#### What you will do:
Where in the records does the word "names" occur? Copy each line in which it does.

· · · · · · ·

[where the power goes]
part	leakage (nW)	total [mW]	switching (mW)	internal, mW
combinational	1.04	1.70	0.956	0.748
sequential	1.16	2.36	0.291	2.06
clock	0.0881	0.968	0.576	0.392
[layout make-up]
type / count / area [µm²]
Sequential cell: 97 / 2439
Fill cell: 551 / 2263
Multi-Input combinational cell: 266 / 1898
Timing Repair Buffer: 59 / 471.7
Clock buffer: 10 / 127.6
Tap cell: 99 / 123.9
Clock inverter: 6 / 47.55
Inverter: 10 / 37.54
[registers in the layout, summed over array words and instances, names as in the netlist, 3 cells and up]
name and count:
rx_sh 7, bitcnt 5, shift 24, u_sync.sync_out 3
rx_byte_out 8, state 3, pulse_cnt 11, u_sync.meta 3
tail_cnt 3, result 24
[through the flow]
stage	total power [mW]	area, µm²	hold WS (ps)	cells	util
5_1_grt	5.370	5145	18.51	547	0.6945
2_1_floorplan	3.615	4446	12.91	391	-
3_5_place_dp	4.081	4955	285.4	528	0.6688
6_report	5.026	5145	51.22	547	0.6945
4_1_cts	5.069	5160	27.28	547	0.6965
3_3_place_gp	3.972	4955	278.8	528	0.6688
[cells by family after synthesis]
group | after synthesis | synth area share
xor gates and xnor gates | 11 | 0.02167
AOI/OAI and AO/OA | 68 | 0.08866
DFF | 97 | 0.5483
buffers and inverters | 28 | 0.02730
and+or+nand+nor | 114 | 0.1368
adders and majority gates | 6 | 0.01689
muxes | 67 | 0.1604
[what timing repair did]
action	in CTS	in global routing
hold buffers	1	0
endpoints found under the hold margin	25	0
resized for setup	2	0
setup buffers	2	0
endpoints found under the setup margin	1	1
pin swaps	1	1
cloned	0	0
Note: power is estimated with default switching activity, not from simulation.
File: config.mk
export PLATFORM = sky130hd
export DESIGN_NAME = afe_regs
export DESIGN_NICKNAME = d
export VERILOG_FILES = /design/src/core/afe_pkg.sv /design/src/core/afe_deglitch.sv /design/src/core/afe_regs.sv
export VERILOG_INCLUDE_DIRS = /design/src /design/src/core
export SDC_FILE = /design/constraint.sdc
export NUM_CORES = 1
export LEC_CHECK = 0
export BUFFER_PORTS_ARGS = -buffer_cell sky130_fd_sc_hd__buf_2
export CELL_PAD_IN_SITES_DETAIL_PLACEMENT = 2
export CELL_PAD_IN_SITES_GLOBAL_PLACEMENT = 2
export CORE_ASPECT_RATIO = 2
export CORE_MARGIN = 2
export CORE_UTILIZATION = 34
export DETAILED_ROUTE_END_ITERATION = 10
export PLACE_DENSITY = 0.89
export SLEW_MARGIN = 15
export SYNTH_ARGS = -nofsm -noshare
export SYNTH_HDL_FRONTEND = slang
export SYNTH_HIERARCHICAL = 1
export SYNTH_SLANG_ARGS = --single-unit
File: constraint.sdc
create_clock -name clk_i -period 2.2 [get_ports clk_i]
set_input_delay 0.55 -clock clk_i [delete_from_list [all_inputs] [get_ports clk_i]]
set_output_delay 0.55 -clock clk_i [all_outputs]
set_load 0.02 [all_outputs]
File: src/core/afe_cfg.svh
// offsets, field positions, reset values and timing counts of the status, mask and control bank
`ifndef AFE_CFG_SVH
`define AFE_CFG_SVH

`define AFE_ADDR_W 8
`define AFE_DATA_W 8

`define AFE_OFS_FLAGS 8'h01
`define AFE_OFS_REG_STATUS 8'h02
`define AFE_OFS_MASK 8'h03
`define AFE_OFS_LOOP_RX_AND_REGULATOR_CONFIG 8'h04
`define AFE_OFS_LOOP_RX_HYSTERESIS_CONFIG 8'h05
`define AFE_OFS_AMPLIFIER_ENABLES 8'h06
`define AFE_OFS_LED_AND_TX_ENABLES 8'h07
`define AFE_OFS_CONTROL 8'h08

`define AFE_RST_FLAGS 8'h00
`define AFE_RST_MASK 8'h00
`define AFE_RST_LOOP_RX_AND_REGULATOR_CONFIG 8'h20
`define AFE_RST_LOOP_RX_HYSTERESIS_CONFIG 8'h00
`define AFE_RST_AMPLIFIER_ENABLES 8'h00
`define AFE_RST_LED_AND_TX_ENABLES 8'h00
`define AFE_RST_CONTROL 8'h00

`define AFE_BIT_SUPPLY_LOW 6
`define AFE_BIT_REG_ERR 5
`define AFE_BIT_THERM_SD 4
`define AFE_BIT_THERM_WARN 3
`define AFE_BIT_LOOP_RX 0
`define AFE_BIT_POWER_GOOD 1
`define AFE_BIT_STATUS_ON_RX 0
`define AFE_BIT_DEG_HI 7
`define AFE_BIT_DEG_LO 6
`define AFE_BIT_PULLDOWN 5
`define AFE_BIT_VSEL_HI 4
`define AFE_BIT_VSEL_LO 3
`define AFE_BIT_HYST 5
`define AFE_BIT_RX_ON 5
`define AFE_BIT_PAMP_ON 3
`define AFE_BIT_PGAIN_ON 2
`define AFE_BIT_LEDREG_ON 0
`define AFE_BIT_LED_CHOICE 7
`define AFE_BIT_LED_GATE 2
`define AFE_BIT_TX_ON 1
`define AFE_BIT_REG_OFF 5
`define AFE_BIT_BROWNOUT_OFF 4
`define AFE_BIT_REGFAULT_BYP 3
`define AFE_BIT_THERM_ALLOW 2
`define AFE_BIT_SOFT_CLEAR 1

`define AFE_MUX_STATUS_CODE 3'h2

`define AFE_CLK_MHZ 40
`define AFE_DEG1_US 125
`define AFE_DEG2_US 1000
`define AFE_DEG3_US 20000
`define AFE_DEG1_CYC (`AFE_DEG1_US * `AFE_CLK_MHZ)
`define AFE_DEG2_CYC (`AFE_DEG2_US * `AFE_CLK_MHZ)
`define AFE_DEG3_CYC (`AFE_DEG3_US * `AFE_CLK_MHZ)
`define AFE_STRAP_WAIT 2'h3

`endif

File: src/core/afe_pkg.sv
// types shared by the status, mask and control bank
package afe_pkg;

	typedef enum logic [1:0] {
		AFE_DEG_NONE = 2'h0,
		AFE_DEG_125US = 2'h1,
		AFE_DEG_1MS = 2'h2,
		AFE_DEG_20MS = 2'h3
	} afe_deg_sel_t;

	typedef struct packed {
		logic supply_low;
		logic reg_err;
		logic therm_sd;
		logic therm_warn;
		logic loop_rx;
	} afe_flags_t;

	typedef struct packed {
		logic wr;
		logic rd;
		logic [7:0] addr;
		logic [7:0] wdata;
	} afe_req_t;

endpackage

File: src/core/afe_deglitch.sv
// selectable deglitch filter for the loop receive input
`timescale 1ns/100ps
module afe_deglitch
	import afe_pkg::*;
#(
	parameter int CNT_W = 20,
	parameter int CYC1 = 5000,
	parameter int CYC2 = 40000,
	parameter int CYC3 = 800000
)
(
	input wire logic clk_i,
	input wire logic reset_i,
	input wire logic sig_i,
	input wire afe_deg_sel_t sel_i,
	output logic sig_o
);

	logic [CNT_W-1:0] count;
	logic [CNT_W-1:0] limit;
	wire differs = sig_i != sig_o;
	wire expired = count >= limit - CNT_W'(1);

	always_comb
	begin
		unique case (sel_i)
			AFE_DEG_NONE: limit = CNT_W'(1);
			AFE_DEG_125US: limit = CNT_W'(CYC1);
			AFE_DEG_1MS: limit = CNT_W'(CYC2);
			AFE_DEG_20MS: limit = CNT_W'(CYC3);
		endcase
	end

	// a new level must hold for the whole window; any bounce restarts it
	always_ff @(posedge clk_i)
	begin
		if (reset_i)
		begin
			count <= '0;
			sig_o <= 1'b0;
		end
		else if (!differs)
			count <= '0;
		else if (sel_i == AFE_DEG_NONE || expired)
		begin
			count <= '0;
			sig_o <= sig_i;
		end
		else
			count <= count + CNT_W'(1);
	end

endmodule

File: src/core/afe_regs.sv
// status, interrupt mask, enable and fault policy register bank of the detector front end
//
// Overview of operation
// - power good reads one only when regulator good and on
// - mask bits six, five suppress their interrupt
// - mask bits four, three suppress; masks reset zero
// - status bit drives host rx pin on unmasked flag
// - voltage field defaults from pin, then writable
// - config register resets to 20h, pulldown set
// - enable bit five switches loop receiver
// - enable bits three, two, zero switch amplifiers, regulator
// - led pin gated by bit two; bit seven chooses
// - second enable bit one switches loop transmitter
// - control bit five turns regulator off
// - control bit four disables brown-out monitor
// - bit three zero lets regulator error fault
// - control bit two lets over-temperature fault, flag
// - soft clear restores defaults, keeps voltage, flags
// - status flags sticky, cleared by reading
// - multipurpose pin code two shows unmasked errors
`include "afe_cfg.svh"
`timescale 1ns/100ps
module afe_regs
	import afe_pkg::*;
#(
	parameter int DEG1_CYC = `AFE_DEG1_CYC,
	parameter int DEG2_CYC = `AFE_DEG2_CYC,
	parameter int DEG3_CYC = `AFE_DEG3_CYC,
	parameter int DEG_CNT_W = 20
)
(
	input wire logic clk_i,
	input wire logic reset_i,
	// register access from the serial interface
	input wire logic reg_wr_i,
	input wire logic reg_rd_i,
	input wire logic [7:0] reg_addr_i,
	input wire logic [7:0] reg_wdata_i,
	output logic [7:0] reg_rdata_o,
	// pins and analog comparators
	input wire logic regulator_voltage_pin_i,
	input wire logic regulator_above_thr_i,
	input wire logic loop_rx_i,
	input wire logic led_a_enable_input_i,
	input wire logic led_b_enable_input_i,
	// events from on-chip monitors, same clock
	input wire logic supply_low_evt_i,
	input wire logic reg_err_evt_i,
	input wire logic over_temp_evt_i,
	input wire logic therm_warn_evt_i,
	input wire logic [2:0] mux_pin_mode_i,
	output logic host_rx_status_o,
	output logic host_rx_status_en_o,
	output logic mux_pin_o,
	output logic mux_pin_oe_n_o,
	output logic loop_rx_deglitched_o,
	output logic loop_rx_pulldown_sel_o,
	output logic [1:0] regulator_voltage_sel_o,
	output logic loop_rx_hysteresis_sel_o,
	output logic loop_receiver_on_o,
	output logic photo_input_amp_on_o,
	output logic photo_gain_amp_on_o,
	output logic led_regulator_on_o,
	output logic led_block_on_o,
	output logic loop_transmitter_on_o,
	output logic regulator_off_o,
	output logic brownout_monitor_off_o,
	output logic fault_mode_o
);

	////////////////////////////////////////////////////////////////////////////////
	// storage
	logic [7:0] interrupt_mask;
	logic [7:0] loop_rx_and_regulator_config;
	logic [7:0] loop_rx_hysteresis_config;
	logic [7:0] amplifier_enables;
	logic [7:0] led_and_tx_enables;
	logic [7:0] fault_policy_control;
	afe_flags_t flags;
	logic [1:0] regulator_voltage_sel;
	logic [1:0] strap_wait;
	logic [4:0] sync_a;
	logic [4:0] sync_b;
	logic rx_deglitched;

	////////////////////////////////////////////////////////////////////////////////
	// decode
	// both strobes in one cycle: the read returns the value before the write
	afe_req_t req;
	assign req = '{wr: reg_wr_i, rd: reg_rd_i, addr: reg_addr_i, wdata: reg_wdata_i};

	wire wr_mask = req.wr && req.addr == `AFE_OFS_MASK;
	wire wr_cfg1 = req.wr && req.addr == `AFE_OFS_LOOP_RX_AND_REGULATOR_CONFIG;
	wire wr_cfg2 = req.wr && req.addr == `AFE_OFS_LOOP_RX_HYSTERESIS_CONFIG;
	wire wr_en1 = req.wr && req.addr == `AFE_OFS_AMPLIFIER_ENABLES;
	wire wr_en2 = req.wr && req.addr == `AFE_OFS_LED_AND_TX_ENABLES;
	wire wr_ctrl = req.wr && req.addr == `AFE_OFS_CONTROL;
	wire rd_flags = req.rd && req.addr == `AFE_OFS_FLAGS;
	wire soft_clear = wr_ctrl && req.wdata[`AFE_BIT_SOFT_CLEAR];

	// synchronised pins: 0 voltage strap, 1 good comparator, 2 loop rx, 3 led a, 4 led b
	wire strap_pin = sync_b[0];
	wire reg_above_thr = sync_b[1];
	wire loop_rx_sync = sync_b[2];
	wire led_a_sync = sync_b[3];
	wire led_b_sync = sync_b[4];

	wire regulator_off = fault_policy_control[`AFE_BIT_REG_OFF];
	wire brownout_off = fault_policy_control[`AFE_BIT_BROWNOUT_OFF];
	wire regfault_bypass = fault_policy_control[`AFE_BIT_REGFAULT_BYP];
	wire therm_allow = fault_policy_control[`AFE_BIT_THERM_ALLOW];
	wire rx_on = amplifier_enables[`AFE_BIT_RX_ON];

	wire regulator_power_good = reg_above_thr && !regulator_off;

	////////////////////////////////////////////////////////////////////////////////
	// writable bits per register; reserved bits always read back zero
	localparam logic [7:0] WR_BITS_MASK = 8'((1 << `AFE_BIT_SUPPLY_LOW) | (1 << `AFE_BIT_REG_ERR)
		| (1 << `AFE_BIT_THERM_SD) | (1 << `AFE_BIT_THERM_WARN) | (1 << `AFE_BIT_STATUS_ON_RX));
	localparam logic [7:0] WR_BITS_CFG1 = 8'((3 << `AFE_BIT_DEG_LO) | (1 << `AFE_BIT_PULLDOWN));
	localparam logic [7:0] WR_BITS_CFG2 = 8'(1 << `AFE_BIT_HYST);
	localparam logic [7:0] WR_BITS_EN1 = 8'((1 << `AFE_BIT_RX_ON) | (1 << `AFE_BIT_PAMP_ON)
		| (1 << `AFE_BIT_PGAIN_ON) | (1 << `AFE_BIT_LEDREG_ON));
	localparam logic [7:0] WR_BITS_EN2 = 8'((1 << `AFE_BIT_LED_CHOICE) | (1 << `AFE_BIT_LED_GATE) | (1 << `AFE_BIT_TX_ON));
	// soft clear is a strobe, never stored, so it always reads zero
	localparam logic [7:0] WR_BITS_CTRL = 8'((1 << `AFE_BIT_REG_OFF) | (1 << `AFE_BIT_BROWNOUT_OFF)
		| (1 << `AFE_BIT_REGFAULT_BYP) | (1 << `AFE_BIT_THERM_ALLOW));

	////////////////////////////////////////////////////////////////////////////////
	// sticky flags
	afe_flags_t flag_set;
	afe_flags_t next_flags;
	assign flag_set = '{
		supply_low: supply_low_evt_i && !brownout_off,
		reg_err: reg_err_evt_i,
		therm_sd: over_temp_evt_i && therm_allow,
		therm_warn: therm_warn_evt_i,
		loop_rx: rx_deglitched && rx_on
	};
	// a read clears, but an event in the same cycle survives it
	assign next_flags = rd_flags ? flag_set : (flags | flag_set);

	wire [7:0] flags_word = {1'b0, flags.supply_low, flags.reg_err, flags.therm_sd, flags.therm_warn,
		2'b00, flags.loop_rx};
	wire [3:0] unmasked = flags_word[`AFE_BIT_SUPPLY_LOW:`AFE_BIT_THERM_WARN]
		& ~interrupt_mask[`AFE_BIT_SUPPLY_LOW:`AFE_BIT_THERM_WARN];
	// loop rx flag has no mask and never raises the status pins
	wire any_unmasked = |unmasked;
	wire fault_cause = (flags.reg_err && !regfault_bypass) || (flags.therm_sd && therm_allow);

	wire led_chosen = led_and_tx_enables[`AFE_BIT_LED_CHOICE] ? led_b_sync : led_a_sync;
	wire led_on = led_and_tx_enables[`AFE_BIT_LED_GATE] && led_chosen;
	wire mux_status_mode = mux_pin_mode_i == `AFE_MUX_STATUS_CODE;

	// next values of the registered pin outputs
	wire next_host_rx_status_en = interrupt_mask[`AFE_BIT_STATUS_ON_RX];
	wire next_host_rx_status = next_host_rx_status_en && any_unmasked;
	wire next_mux_pin_oe_n = !mux_status_mode;
	wire next_mux_pin = mux_status_mode && any_unmasked;
	wire next_loop_rx_deglitched = rx_deglitched && rx_on;

	////////////////////////////////////////////////////////////////////////////////
	// read data
	logic [7:0] rd_word;
	always_comb
	begin
		unique case (req.addr)
			`AFE_OFS_FLAGS: rd_word = flags_word;
			`AFE_OFS_REG_STATUS: rd_word = {6'h00, regulator_power_good, 1'b0};
			`AFE_OFS_MASK: rd_word = interrupt_mask;
			`AFE_OFS_LOOP_RX_AND_REGULATOR_CONFIG: rd_word = {loop_rx_and_regulator_config[7:5], regulator_voltage_sel, 3'h0};
			`AFE_OFS_LOOP_RX_HYSTERESIS_CONFIG: rd_word = loop_rx_hysteresis_config;
			`AFE_OFS_AMPLIFIER_ENABLES: rd_word = amplifier_enables;
			`AFE_OFS_LED_AND_TX_ENABLES: rd_word = led_and_tx_enables;
			`AFE_OFS_CONTROL: rd_word = fault_policy_control;
			default: rd_word = 8'h00;
		endcase
	end

	////////////////////////////////////////////////////////////////////////////////
	// pin synchronisers
	always_ff @(posedge clk_i)
	begin
		sync_a <= {led_b_enable_input_i, led_a_enable_input_i, loop_rx_i, regulator_above_thr_i,
			regulator_voltage_pin_i};
		sync_b <= sync_a;
	end

	afe_deglitch #(
		.CNT_W(DEG_CNT_W),
		.CYC1(DEG1_CYC),
		.CYC2(DEG2_CYC),
		.CYC3(DEG3_CYC)
	) u_rx_deglitch (
		.clk_i(clk_i),
		.reset_i(reset_i),
		.sig_i(loop_rx_sync),
		.sel_i(afe_deg_sel_t'(loop_rx_and_regulator_config[`AFE_BIT_DEG_HI:`AFE_BIT_DEG_LO])),
		.sig_o(rx_deglitched)
	);

	////////////////////////////////////////////////////////////////////////////////
	// registers: soft clear restores all but voltage field and flags
	always_ff @(posedge clk_i)
	begin
		if (reset_i || soft_clear)
		begin
			interrupt_mask <= `AFE_RST_MASK;
			loop_rx_and_regulator_config <= `AFE_RST_LOOP_RX_AND_REGULATOR_CONFIG;
			loop_rx_hysteresis_config <= `AFE_RST_LOOP_RX_HYSTERESIS_CONFIG;
			amplifier_enables <= `AFE_RST_AMPLIFIER_ENABLES;
			led_and_tx_enables <= `AFE_RST_LED_AND_TX_ENABLES;
			fault_policy_control <= `AFE_RST_CONTROL;
		end
		else
		begin
			if (wr_mask)
				interrupt_mask <= req.wdata & WR_BITS_MASK;
			if (wr_cfg1)
				loop_rx_and_regulator_config <= req.wdata & WR_BITS_CFG1;
			if (wr_cfg2)
				loop_rx_hysteresis_config <= req.wdata & WR_BITS_CFG2;
			if (wr_en1)
				amplifier_enables <= req.wdata & WR_BITS_EN1;
			if (wr_en2)
				led_and_tx_enables <= req.wdata & WR_BITS_EN2;
			if (wr_ctrl)
				fault_policy_control <= req.wdata & WR_BITS_CTRL;
		end
	end

	// voltage strap is caught after reset, once the synchroniser holds the pin
	// a config write in those first cycles loses its voltage bits to the strap
	always_ff @(posedge clk_i)
	begin
		if (reset_i)
		begin
			strap_wait <= `AFE_STRAP_WAIT;
			regulator_voltage_sel <= 2'h0;
		end
		else if (strap_wait != 2'h0)
		begin
			strap_wait <= strap_wait - 2'h1;
			if (strap_wait == 2'h1)
				regulator_voltage_sel <= {1'b0, strap_pin};
		end
		else if (wr_cfg1)
			regulator_voltage_sel <= req.wdata[`AFE_BIT_VSEL_HI:`AFE_BIT_VSEL_LO];
	end

	always_ff @(posedge clk_i)
	begin
		if (reset_i)
			flags <= '0;
		else
			flags <= next_flags;
	end

	////////////////////////////////////////////////////////////////////////////////
	// registered outputs
	always_ff @(posedge clk_i)
	begin
		if (reset_i)
		begin
			reg_rdata_o <= 8'h00;
			host_rx_status_o <= 1'b0;
			host_rx_status_en_o <= 1'b0;
			mux_pin_o <= 1'b0;
			mux_pin_oe_n_o <= 1'b1;
			led_block_on_o <= 1'b0;
			fault_mode_o <= 1'b0;
			loop_rx_deglitched_o <= 1'b0;
		end
		else
		begin
			if (req.rd)
				reg_rdata_o <= rd_word;
			host_rx_status_en_o <= next_host_rx_status_en;
			host_rx_status_o <= next_host_rx_status;
			mux_pin_oe_n_o <= next_mux_pin_oe_n;
			mux_pin_o <= next_mux_pin;
			led_block_on_o <= led_on;
			fault_mode_o <= fault_cause;
			loop_rx_deglitched_o <= next_loop_rx_deglitched;
		end
	end

	// plain register fields straight to the analog blocks
	assign loop_rx_pulldown_sel_o = loop_rx_and_regulator_config[`AFE_BIT_PULLDOWN];
	assign regulator_voltage_sel_o = regulator_voltage_sel;
	assign loop_rx_hysteresis_sel_o = loop_rx_hysteresis_config[`AFE_BIT_HYST];
	assign loop_receiver_on_o = amplifier_enables[`AFE_BIT_RX_ON];
	assign photo_input_amp_on_o = amplifier_enables[`AFE_BIT_PAMP_ON];
	assign photo_gain_amp_on_o = amplifier_enables[`AFE_BIT_PGAIN_ON];
	assign led_regulator_on_o = amplifier_enables[`AFE_BIT_LEDREG_ON];
	assign loop_transmitter_on_o = led_and_tx_enables[`AFE_BIT_TX_ON];
	assign regulator_off_o = regulator_off;
	assign brownout_monitor_off_o = brownout_off;

endmodule

* Word level (Yosys, flattened, before mapping)
Index checks and enable logic that the tools add are counted.
Word-level totals: bits in registers 75, bits of input ports 32, logic and storage cells 86
Operators by class: multiplexer cells 7, order comparisons 1, $add $sub $neg 3, eq/ne operators 15, reductions and logical operators 31, bitwise operators 4
Operators by type and width (number):
- $pmux W20 S4 | 1
- $pmux W8 S8 | 1
- $eq A8 B3 Y1 const B | 4
- $add A20 B1 Y20 const B | 1
- $ge A20 B20 Y1 | 1
- $sub A20 B1 Y20 const B | 1
- $logic_and A1 B1 Y1 | 17
- $eq A8 B2 Y1 const B | 2
- $eq A8 B1 Y1 const B | 1
- $eq A8 B4 Y1 const B | 1
- $mux W2 | 3
- $mux W5 | 1
- $or A5 B5 Y5 | 1
- $and A4 B4 Y4 | 1
- $eq A2 B1 Y1 const B | 2
- $eq A2 B2 Y1 const B | 2
- $logic_not A1 Y1 | 4
- $not A4 Y4 | 1
- $reduce_and A2 Y1 | 2
- $reduce_bool A2 Y1 | 2
- $reduce_or A4 Y1 | 1
- $eq A3 B2 Y1 const B | 1
- $logic_or A1 B1 Y1 | 3
- $reduce_or A3 Y1 | 1
- other kinds (6) | 6

* Depth between registers and ports, before layout
Gate-level depths: netlist (run 1).
depth after elaboration 6, depth in mapped cells 10

* Cells and area by module
Netlist (run 1), hierarchy kept.
By module, submodules not included:
- afe_regs | area an instance 2250.9 um^2, sequential area each 1081.0 um^2, instances 1, cells each 233
- afe_deglitch | area an instance 1358.8 um^2, sequential area each 420.4 um^2, instances 1, cells each 160

* Least setup slack after synthesis (run 1)
No wires, ideal clock.
path kind reg-to-reg, start point register loop_rx_and_regulator_config[6], end point register u_rx_deglitch.count[4], stages on the path, launching flop included 11, arrival time 1.817 ns, buffers on the path 2, slack 0.268 ns, required time 2.085 ns, path through dfxtp_1 > buf_2 > inv_1 > nand2_1 > ha_1 > nand4_1 > nor4_1 > nand3_1 > o211ai_2 > buf_6 > nor2_1
On the way: longest elaborated chain between the ends 6, elaborated cells between the ends (all ways) 9
Ends and longest elaborated chain:
- start: declaration | RTL line afe_regs.sv:74 | logic [7:0] loop_rx_and_regulator_config;
- start signal: assignment | RTL line afe_regs.sv:209 | loop_rx_and_regulator_config <= `AFE_RST_LOOP_RX_AND_REGULATOR_CONFIG;
- start signal: assignment | RTL line afe_regs.sv:220 | loop_rx_and_regulator_config <= req.wdata & WR_BITS_CFG1;
- $eq A2 B2 Y1, or another cell as far along | RTL line afe_deglitch.sv:26 | unique case (sel_i)
- $pmux W20 S4 | RTL line afe_deglitch.sv:26
- $sub A20 B1 Y20 | RTL line afe_deglitch.sv:22 | wire expired = count >= limit - CNT_W'(1);
- $ge A20 B20 Y1 | RTL line afe_deglitch.sv:22
- $logic_or A1 B1 Y1 * | RTL line afe_deglitch.sv:44 | else if (sel_i == AFE_DEG_NONE || expired)
- $reduce_or A3 Y1 (no line) *
- end signal: assignment | RTL line afe_deglitch.sv:50 | count <= count + CNT_W'(1);
- end: declaration | RTL line afe_deglitch.sv:19 | logic [CNT_W-1:0] count;
Every way passes the cells marked *; elsewhere a longest branch is shown, timed or not. The select of a mux whose other input is x is not followed. A chain may end at the register's enable or synchronous reset.

* Worst setup path after layout (run 1)
start point register loop_rx_and_regulator_config[6], end point register u_rx_deglitch.count[17]
The elaborated chain is that of the path after synthesis.

==> results of run 1 <==
-- per-layer routing --
layer / track usage, % / vias up / wire length (µm)
met5: 0 / - / 0
met4: 14.55 / 0 / 533
met3: 3.378 / 35 / 291
met2: 44.30 / 64 / 7309
met1: 19.80 / 1626 / 4233
li1: - / 1522 / -
-- Yosys cell counts, types with 3 or more instances --
cell / instances
nand2b_1: 10
mux2i_1: 22
nor2b_1: 5
nor2_1: 51
nand4_1: 14
and3_1: 10
mux2_2: 3
clkbuf_1: 10
xnor2_1: 6
nand3_1: 12
buf_2: 5
nor3b_1: 4
ha_1: 21
inv_1: 17
nand2_1: 23
a31oi_1: 4
dfxtp_1: 75
nand3b_1: 10
a21oi_1: 20
a211oi_1: 5
o21ai_0: 5
nor3_1: 3
xor2_1: 14
-- critical path, stage by stage, from the launching register on --
cell and delay [ns]:
dfxtp_2 0.34, inv_1 0.08, nand2_1 0.09, ha_1 0.32, nand4_1 0.23, nor4_2 0.25, nand3_1 0.19, o211ai_2 0.24
buf_12 0.19, nor2_1 0.07
-- through the flow --
stage	hold WS, ns	instances
after floorplan	0.3096	393
after global placement	0.3115	587
after global routing	0.3098	603
after detailed placement	0.3150	587
final	0.3106	603
after CTS	0.3037	602
-- flip-flops by register name (all words and copies together), names as in the netlist, 2 cells and up --
register                      count
amplifier_enables                 4
fault_policy_control              4
interrupt_mask                    5
sync_a                            5
led_and_tx_enables                3
regulator_voltage_sel_o           2
flags                             5
strap_wait                        2
u_rx_deglitch/count              20
reg_rdata_o                       8
loop_rx_and_regulator_config      3
sync_b                            5
-- cell families (layout without fill, tap and decap cells) --
| group | count (synthesis) | count (layout) | synth area share, % |
|---|---|---|---|
| other | 1 | 1 | 0.1039 |
| muxes | 25 | 25 | 7.036 |
| AOI/OAI and AO/OA | 52 | 52 | 9.429 |
| xor gates and xnor gates | 20 | 20 | 4.853 |
| DFF | 75 | 75 | 41.59 |
| buffers and inverters | 37 | 110 | 4.437 |
| adders and majority gates | 21 | 21 | 7.279 |
| and+or+nand+nor | 162 | 162 | 25.27 |
-- layout make-up --
class                   count  area, µm²  area share, %
clock buffers              11      252.7          5.636
multi-input cells         281       1993          44.45
well taps                 137      171.4          3.823
repair buffers             77      447.9          9.989
clock inverters             4      48.80          1.088
inverters                  18      67.56          1.507
flip-flops and latches     75       1503          33.51
-- report_power, final --
group	switching (µW)	leakage (µW)	internal [µW]	total [µW]
clock network	569	0.000152	933	1500
logic	132	0.00120	92.0	224
registers	17.8	0.000611	1390	1410
total	719	0.00197	2410	3130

· · · · · · ·

#### Result of the exercise:
[registers in the layout, summed over array words and instances, names as in the netlist, 3 cells and up]
-- flip-flops by register name (all words and copies together), names as in the netlist, 2 cells and up --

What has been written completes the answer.